» Supplied material:

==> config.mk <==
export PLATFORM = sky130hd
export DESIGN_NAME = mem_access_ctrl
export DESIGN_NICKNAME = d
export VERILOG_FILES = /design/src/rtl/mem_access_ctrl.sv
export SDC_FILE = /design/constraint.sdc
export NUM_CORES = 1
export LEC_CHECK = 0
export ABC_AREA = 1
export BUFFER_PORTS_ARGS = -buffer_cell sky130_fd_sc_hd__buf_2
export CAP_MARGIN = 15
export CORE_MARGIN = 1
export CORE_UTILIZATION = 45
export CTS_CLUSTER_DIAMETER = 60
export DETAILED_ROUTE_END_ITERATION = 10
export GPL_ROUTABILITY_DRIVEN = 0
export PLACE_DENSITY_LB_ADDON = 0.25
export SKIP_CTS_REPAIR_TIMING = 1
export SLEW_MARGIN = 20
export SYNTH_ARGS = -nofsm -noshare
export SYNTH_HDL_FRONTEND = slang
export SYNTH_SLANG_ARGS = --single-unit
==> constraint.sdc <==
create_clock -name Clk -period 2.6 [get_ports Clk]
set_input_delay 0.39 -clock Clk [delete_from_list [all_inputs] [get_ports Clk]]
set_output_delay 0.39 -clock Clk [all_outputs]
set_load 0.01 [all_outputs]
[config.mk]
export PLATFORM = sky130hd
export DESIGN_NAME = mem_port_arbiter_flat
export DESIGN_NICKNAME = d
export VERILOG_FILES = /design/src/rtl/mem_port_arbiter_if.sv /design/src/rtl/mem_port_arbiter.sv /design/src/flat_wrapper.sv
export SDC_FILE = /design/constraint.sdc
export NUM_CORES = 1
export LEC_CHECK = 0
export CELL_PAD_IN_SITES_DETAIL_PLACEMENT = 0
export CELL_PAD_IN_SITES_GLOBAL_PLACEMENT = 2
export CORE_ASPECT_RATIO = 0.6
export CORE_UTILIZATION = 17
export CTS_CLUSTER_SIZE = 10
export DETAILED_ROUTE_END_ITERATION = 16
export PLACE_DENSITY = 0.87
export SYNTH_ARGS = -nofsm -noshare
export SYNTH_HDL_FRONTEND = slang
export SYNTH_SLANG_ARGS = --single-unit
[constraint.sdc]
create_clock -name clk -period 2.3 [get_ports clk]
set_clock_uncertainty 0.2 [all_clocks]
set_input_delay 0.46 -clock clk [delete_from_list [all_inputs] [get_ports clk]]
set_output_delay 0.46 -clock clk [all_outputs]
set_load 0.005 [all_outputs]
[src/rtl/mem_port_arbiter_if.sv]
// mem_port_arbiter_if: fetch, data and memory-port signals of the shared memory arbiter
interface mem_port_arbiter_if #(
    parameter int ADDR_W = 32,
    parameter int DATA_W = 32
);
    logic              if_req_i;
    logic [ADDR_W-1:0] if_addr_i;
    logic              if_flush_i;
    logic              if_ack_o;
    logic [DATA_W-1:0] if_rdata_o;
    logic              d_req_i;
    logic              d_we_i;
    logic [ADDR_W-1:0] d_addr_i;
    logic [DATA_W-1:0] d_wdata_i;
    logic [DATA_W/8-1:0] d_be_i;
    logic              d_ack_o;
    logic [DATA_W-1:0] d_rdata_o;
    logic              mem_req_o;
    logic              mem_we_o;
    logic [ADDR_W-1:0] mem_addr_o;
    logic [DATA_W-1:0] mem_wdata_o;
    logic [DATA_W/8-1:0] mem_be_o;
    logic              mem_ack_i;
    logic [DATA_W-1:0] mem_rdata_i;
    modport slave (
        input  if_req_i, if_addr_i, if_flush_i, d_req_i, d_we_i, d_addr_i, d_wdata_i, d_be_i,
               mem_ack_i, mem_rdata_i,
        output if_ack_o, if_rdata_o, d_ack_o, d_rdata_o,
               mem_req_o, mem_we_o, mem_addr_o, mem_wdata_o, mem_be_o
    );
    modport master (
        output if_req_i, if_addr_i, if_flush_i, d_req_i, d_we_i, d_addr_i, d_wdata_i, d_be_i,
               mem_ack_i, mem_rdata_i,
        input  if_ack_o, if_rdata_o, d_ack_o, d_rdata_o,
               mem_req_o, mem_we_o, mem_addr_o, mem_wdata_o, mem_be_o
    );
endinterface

» Exercise instructions: Write out again, exactly as they appear above, the lines from the one containing "logic [DATA_W-1:0] d_wdata_i;" to the final line, and only those.

» Answer for the task:
    logic [DATA_W-1:0] d_wdata_i;
    logic [DATA_W/8-1:0] d_be_i;
    logic              d_ack_o;
    logic [DATA_W-1:0] d_rdata_o;
    logic              mem_req_o;
    logic              mem_we_o;
    logic [ADDR_W-1:0] mem_addr_o;
    logic [DATA_W-1:0] mem_wdata_o;
    logic [DATA_W/8-1:0] mem_be_o;
    logic              mem_ack_i;
    logic [DATA_W-1:0] mem_rdata_i;
    modport slave (
        input  if_req_i, if_addr_i, if_flush_i, d_req_i, d_we_i, d_addr_i, d_wdata_i, d_be_i,
               mem_ack_i, mem_rdata_i,
        output if_ack_o, if_rdata_o, d_ack_o, d_rdata_o,
               mem_req_o, mem_we_o, mem_addr_o, mem_wdata_o, mem_be_o
    );
    modport master (
        output if_req_i, if_addr_i, if_flush_i, d_req_i, d_we_i, d_addr_i, d_wdata_i, d_be_i,
               mem_ack_i, mem_rdata_i,
        input  if_ack_o, if_rdata_o, d_ack_o, d_rdata_o,
               mem_req_o, mem_we_o, mem_addr_o, mem_wdata_o, mem_be_o
    );
endinterface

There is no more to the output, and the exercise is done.